Political Report
Legislative Roundup (April 11 Edition)
Criminal justice reform in the states: Virginia will reinstate driver’s licenses, Iowa kills voting rights bill, South Dakota blocks effort to restrict probation
Criminal Justice in the States: Virginia will reinstate driver’s licenses, Iowa kills voting rights bill, South Dakota blocks effort to restrict probation
Updates drawn from the Political Report newsletter. Find out more on our legislative roundup page.
Arkansas
Governor Asa Hutchinson has signed into law a bill that shrouds the state’s death penalty process in secrecy and makes it a felony to “recklessly” identify the makers of drugs used for an execution, as the Daily Appeal has reported.
Connecticut
Making a 15-minute call from a Connecticut prison costs $3.65, an expense that compounds the isolation of incarcerated people.

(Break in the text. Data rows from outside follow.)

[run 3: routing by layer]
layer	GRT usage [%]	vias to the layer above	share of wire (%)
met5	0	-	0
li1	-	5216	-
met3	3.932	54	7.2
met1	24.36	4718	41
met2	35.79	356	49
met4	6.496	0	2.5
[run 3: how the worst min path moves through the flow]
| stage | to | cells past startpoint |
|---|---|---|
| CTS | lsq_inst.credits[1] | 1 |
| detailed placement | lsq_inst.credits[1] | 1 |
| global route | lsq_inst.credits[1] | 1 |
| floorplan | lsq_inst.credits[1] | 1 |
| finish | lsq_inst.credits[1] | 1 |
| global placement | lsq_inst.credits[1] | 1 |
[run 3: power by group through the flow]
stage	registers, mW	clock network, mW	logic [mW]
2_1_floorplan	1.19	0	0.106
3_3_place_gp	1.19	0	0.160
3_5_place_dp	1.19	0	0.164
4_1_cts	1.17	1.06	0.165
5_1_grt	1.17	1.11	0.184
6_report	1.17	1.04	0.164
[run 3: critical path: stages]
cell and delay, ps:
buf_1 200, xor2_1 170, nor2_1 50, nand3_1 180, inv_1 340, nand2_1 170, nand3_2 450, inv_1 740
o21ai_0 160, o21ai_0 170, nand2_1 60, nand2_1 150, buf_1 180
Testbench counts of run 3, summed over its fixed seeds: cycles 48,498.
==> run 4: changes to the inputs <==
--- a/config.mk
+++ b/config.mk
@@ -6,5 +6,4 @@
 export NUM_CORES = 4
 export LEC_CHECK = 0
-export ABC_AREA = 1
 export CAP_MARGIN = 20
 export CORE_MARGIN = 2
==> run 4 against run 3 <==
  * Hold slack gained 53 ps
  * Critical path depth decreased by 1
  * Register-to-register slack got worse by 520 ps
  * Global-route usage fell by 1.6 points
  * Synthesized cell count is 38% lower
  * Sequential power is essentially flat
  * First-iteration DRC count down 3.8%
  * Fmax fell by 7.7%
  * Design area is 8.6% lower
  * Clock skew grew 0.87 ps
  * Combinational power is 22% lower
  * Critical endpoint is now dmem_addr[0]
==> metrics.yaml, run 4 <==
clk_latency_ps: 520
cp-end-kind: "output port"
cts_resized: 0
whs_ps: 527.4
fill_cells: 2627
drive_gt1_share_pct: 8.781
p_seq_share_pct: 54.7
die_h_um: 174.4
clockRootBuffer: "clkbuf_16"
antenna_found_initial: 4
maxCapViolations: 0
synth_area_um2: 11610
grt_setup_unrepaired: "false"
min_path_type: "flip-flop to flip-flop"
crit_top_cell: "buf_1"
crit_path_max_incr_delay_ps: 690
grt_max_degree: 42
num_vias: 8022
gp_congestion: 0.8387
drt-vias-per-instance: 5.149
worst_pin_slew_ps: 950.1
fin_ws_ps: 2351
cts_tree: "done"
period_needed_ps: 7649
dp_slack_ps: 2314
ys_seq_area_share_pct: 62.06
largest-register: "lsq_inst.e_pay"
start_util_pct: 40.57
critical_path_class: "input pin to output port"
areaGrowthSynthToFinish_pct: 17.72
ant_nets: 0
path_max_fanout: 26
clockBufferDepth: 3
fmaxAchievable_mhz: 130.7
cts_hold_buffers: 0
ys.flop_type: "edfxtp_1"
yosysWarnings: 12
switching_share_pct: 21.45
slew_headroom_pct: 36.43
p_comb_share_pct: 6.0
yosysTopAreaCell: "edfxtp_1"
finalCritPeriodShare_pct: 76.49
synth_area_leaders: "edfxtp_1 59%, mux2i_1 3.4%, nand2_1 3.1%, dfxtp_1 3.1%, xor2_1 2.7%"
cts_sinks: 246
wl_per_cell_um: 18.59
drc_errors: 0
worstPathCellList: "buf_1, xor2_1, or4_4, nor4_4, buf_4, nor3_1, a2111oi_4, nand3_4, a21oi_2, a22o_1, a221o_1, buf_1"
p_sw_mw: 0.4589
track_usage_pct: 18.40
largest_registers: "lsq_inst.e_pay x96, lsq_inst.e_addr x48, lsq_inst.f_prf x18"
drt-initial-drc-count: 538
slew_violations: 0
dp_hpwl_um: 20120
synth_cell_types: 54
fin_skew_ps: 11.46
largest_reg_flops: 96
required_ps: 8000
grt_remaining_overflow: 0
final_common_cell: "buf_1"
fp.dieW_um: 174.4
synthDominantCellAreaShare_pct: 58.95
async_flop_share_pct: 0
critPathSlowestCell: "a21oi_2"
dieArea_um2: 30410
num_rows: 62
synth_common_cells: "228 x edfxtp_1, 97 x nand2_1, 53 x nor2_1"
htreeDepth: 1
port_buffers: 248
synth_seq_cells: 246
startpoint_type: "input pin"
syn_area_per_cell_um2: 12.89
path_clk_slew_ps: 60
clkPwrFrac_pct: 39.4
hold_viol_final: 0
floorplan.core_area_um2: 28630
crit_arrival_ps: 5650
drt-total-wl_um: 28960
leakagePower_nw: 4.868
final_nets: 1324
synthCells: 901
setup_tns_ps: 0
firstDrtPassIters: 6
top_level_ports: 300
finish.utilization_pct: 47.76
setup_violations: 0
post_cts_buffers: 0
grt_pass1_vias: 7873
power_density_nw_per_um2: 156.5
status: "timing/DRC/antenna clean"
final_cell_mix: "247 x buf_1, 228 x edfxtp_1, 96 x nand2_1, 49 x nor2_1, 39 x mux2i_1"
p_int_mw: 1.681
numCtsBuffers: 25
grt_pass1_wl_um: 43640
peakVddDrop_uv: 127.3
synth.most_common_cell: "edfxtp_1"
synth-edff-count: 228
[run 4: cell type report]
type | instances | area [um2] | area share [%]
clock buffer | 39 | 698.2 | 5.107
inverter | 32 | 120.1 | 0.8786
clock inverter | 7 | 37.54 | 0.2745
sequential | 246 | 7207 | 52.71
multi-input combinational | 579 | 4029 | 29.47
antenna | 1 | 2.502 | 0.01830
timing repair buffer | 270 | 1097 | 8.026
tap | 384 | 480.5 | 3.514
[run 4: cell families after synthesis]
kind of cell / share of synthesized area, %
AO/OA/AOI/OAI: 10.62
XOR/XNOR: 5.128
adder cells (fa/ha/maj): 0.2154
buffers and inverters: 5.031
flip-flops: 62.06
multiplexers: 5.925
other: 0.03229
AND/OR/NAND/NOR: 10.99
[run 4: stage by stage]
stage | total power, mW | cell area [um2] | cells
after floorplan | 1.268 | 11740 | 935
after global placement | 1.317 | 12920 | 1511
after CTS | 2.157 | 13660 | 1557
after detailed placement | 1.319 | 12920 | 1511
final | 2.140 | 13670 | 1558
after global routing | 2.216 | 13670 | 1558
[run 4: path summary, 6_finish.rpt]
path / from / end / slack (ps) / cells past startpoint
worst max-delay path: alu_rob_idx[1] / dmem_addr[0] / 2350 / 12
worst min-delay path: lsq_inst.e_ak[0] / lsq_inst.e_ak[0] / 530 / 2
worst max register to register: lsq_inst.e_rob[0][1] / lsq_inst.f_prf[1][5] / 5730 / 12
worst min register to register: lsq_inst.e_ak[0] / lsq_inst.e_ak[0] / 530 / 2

Rachel Cohen reports for The Intercept on legislation (House Bill 6714) to make calls from prison free. Some local jurisdictions have taken similar steps, either for all people (New York City) or for minors (Shelby County, Tennessee, and Mecklenburg County, North Carolina). The Joint Committee on Judiciary held a hearing in March, but held no vote.
Iowa
Iowa will most likely take no action on expanding voting rights this year. It is one of just three states with laws that permanently disenfranchise anyone convicted of a felony. In March, the House overwhelmingly passed a constitutional amendment to restore the voting rights of people who complete a felony conviction. But Republican Senator Brad Zaun, chairperson of the Senate Judiciary Committee, decided last week to sideline the bill; Kira Lerner earlier reported in The Appeal on Zaun’s efforts to dilute the reform. Although Governor Kim Reynolds championed the constitutional amendment, on Friday she said she would not use her executive authority to enfranchise people with completed sentences. As a result, people will still need to file individual pleas for clemency—and Reynolds has only restored the rights of 88 people in this way during her first two years in office—though she eased the application process this year.
South Dakota
Attorney General Jason Ravnsborg mounted a strong but ultimately failed push this year to reverse the 2013 reform with which South Dakota created a presumption of probation for offenses in the two lowest felony classes. People can now only be sentenced to prison if a court identifies circumstances that it says make them a threat. The Urban Institute found two years later that this was helping decrease prison admissions and it proposed further reforms, such as expanding presumptive probation to more offenses. But this year Ravnsborg faulted presumptive probation as too lenient and harmful to deterrence. He championed legislation to repeal it and to expand judges’ ability to send people to prison. The state’s prosecutors and sheriffs associations each endorsed the bill, but the Department of Corrections argued that incarcerating more people was unviable and too expensive. The bill died in February when the Senate voted against it. The debate is not settled, however: Ravnsborg said he intends to push for repealing presumptive probation again next year.
Virginia and Montana
Hundreds of thousands of Virginians can regain their driver’s licenses in July. The legislature voted to end their automatic suspension over unpaid fines and fees. Such suspensions trigger further economic and legal hardships for people whose licenses are suspended. (Last week, the Political Report wrote on efforts to counter license suspensions in North Carolina.) But the Associated Press reports that Virginia’s reform expires next year unless it is renewed because it was adopted as a budget amendment.
A similar reform has stalled in Montana, however. The Senate Judiciary Committee has tabled a bill that passed the state House by a large majority in March; the bill is a joint push of the ACLU of Montana and Americans for Prosperity. Bills are still pending in Illinois and Minnesota.